Otro Cantar
El director del departamento Occidental del FMI, el chileno Nicolás Eyzaguirre señaló ayer en San Pablo que el canje de deuda con bonistas en default que propuso la Argentina es algo "muy positivo e inevitable para posibilitar el acceso a los mercados".
Según dijo el funcionario, si bien el Fondo "no está para defender a los inversores privados" señaló como algo "muy positivo" la intención de levantar el cerrojo legislativo que se había impuesto a una nueva negociación.
También Eyzaguirre señaló que el organismo "está deseando" llegar a un acuerdo con la Argentina para llevar a cabo la revisión de la economía, tal como lo prevé el Artículo IV de los Estatutos para todos sus miembros.
"La pelota está en la cancha de la Argentina y son sus autoridades quienes tienen la soberanía para decidir sobre esto", dijo el funcionario después de presentar un informe sobre perspectivas de la región frente a un escenario de recuperación, señalaron agencias internacionales.
Antes de salir de Washington, Eyzaguirre había comentado que la Argentina "podrá mantener en secreto" el resultado de esa revisión, ya que "tiene el derecho" de impedir la publicación de documentos. También aseguró que la misión que viaje a Buenos Aires "no va a hacer" declaraciones al periodismo, aunque justificó que "si nos reunimos con el señor equis y el señor equis dice que se habló de esto o aquello, no podremos hacer nada al respecto".
Ayer, la vocera del Fondo Monetario, Caroline Atkinson había señalado, en rueda de prensa, que aún no hay acuerdo con la Argentina para enviar esa misión.
Además, en declaraciones al diario "Clarín" publicadas hoy y en relación a la confidencialidad y al pedido de que no haya recomendaciones de política económica, Atkinson señaló que igualmente "siempre hay un informe que es elevado al Directorio que incluye las opiniones del gobierno y la opinión del staff y las discusiones entre ellos".
Igualmente, es de práctica en Washington atender pedidos especiales, si los países se niegan a publicar precisiones sobre la evaluación.

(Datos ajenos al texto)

==> src/design/vic_defines.vh <==
// Constants for the vectored interrupt controller
`ifndef VIC_DEFINES_VH
`define VIC_DEFINES_VH
// Source counts and widths
`define VIC_NIRQ         118
`define VIC_NSYNC        122
`define VIC_PRI_WORDS    30
`define VIC_LAST_IRQ     7'h75
`define VIC_IRQ_BASE     7'h08
// Vector table geometry
`define VIC_PRIMARY_BASE 24'h000004
`define VIC_ALT_OFFSET   24'h000100
`define VIC_ALT_BIT      15
`define VIC_TRAP_TOP     4'hF
// Register byte offsets
`define VIC_OFF_FLAG     12'h000
`define VIC_OFF_EN       12'h040
`define VIC_OFF_PRI      12'h080
`define VIC_OFF_CTRL2    12'h180
`define VIC_OFF_LEVEL    12'h184
`define VIC_OFF_TRAP     12'h188
`define VIC_OFF_STAT     12'h18C
`define VIC_SPAN_FLAG    12'h020
`define VIC_SPAN_PRI     12'h078
// Field masks and reset value
`define VIC_FLAG_MASK    128'h003F_FFFF_FFFF_FFFF_FFFF_FFFF_FFFF_FFFF
`define VIC_PRI_MASK     16'h7777
`define VIC_TRAP_MASK    16'h001E
`define VIC_CTRL2_MASK   16'h8000
`define VIC_LEVEL_MASK   16'h0007
`define VIC_ZERO16       16'h0000
// Bus responses
`define VIC_RESP_OKAY    2'h0
`define VIC_RESP_SLVERR  2'h2
`endif

==> src/design/vic_sync.v <==
// Two-stage synchroniser for request and trap lines
`timescale 1ns/100ps
`include "vic_defines.vh"
module vic_sync
(
  // Clock and reset
  input  wire                    clk_in,
  input  wire                    sys_rst_in,
  // Lines
  input  wire [`VIC_NSYNC-1:0]   async_in,
  output reg  [`VIC_NSYNC-1:0]   sync_out
);

  reg [`VIC_NSYNC-1:0] meta;

  // First stage feeds only the second stage
  always @(posedge clk_in)
  begin
    if (sys_rst_in)
    begin
      meta     <= {`VIC_NSYNC{1'b0}};
      sync_out <= {`VIC_NSYNC{1'b0}};
    end
    else
    begin
      meta     <= async_in;
      sync_out <= meta;
    end
  end

endmodule // vic_sync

La Argentina impidió sistemáticamente la revisión anual desde el año 2006, después de la cancelación de los préstamos con el organismo y en paralelo con la manipulación de los índices de precios en el Indec.
Fué una de las cosas más difíciles de superar, la relación con un organismo cómplice de la ruina de decenas de países aplicando recetas mágicas cuyo objetivo final era la dominación.
Pero el mundo financiero se cayó y hubo que empezar de Nuevo. Recurrir ahora de otra forma y en otros términos al FMI para bajar los intereses de los créditos que toma el estado y las empresas, es al menos otro cantar.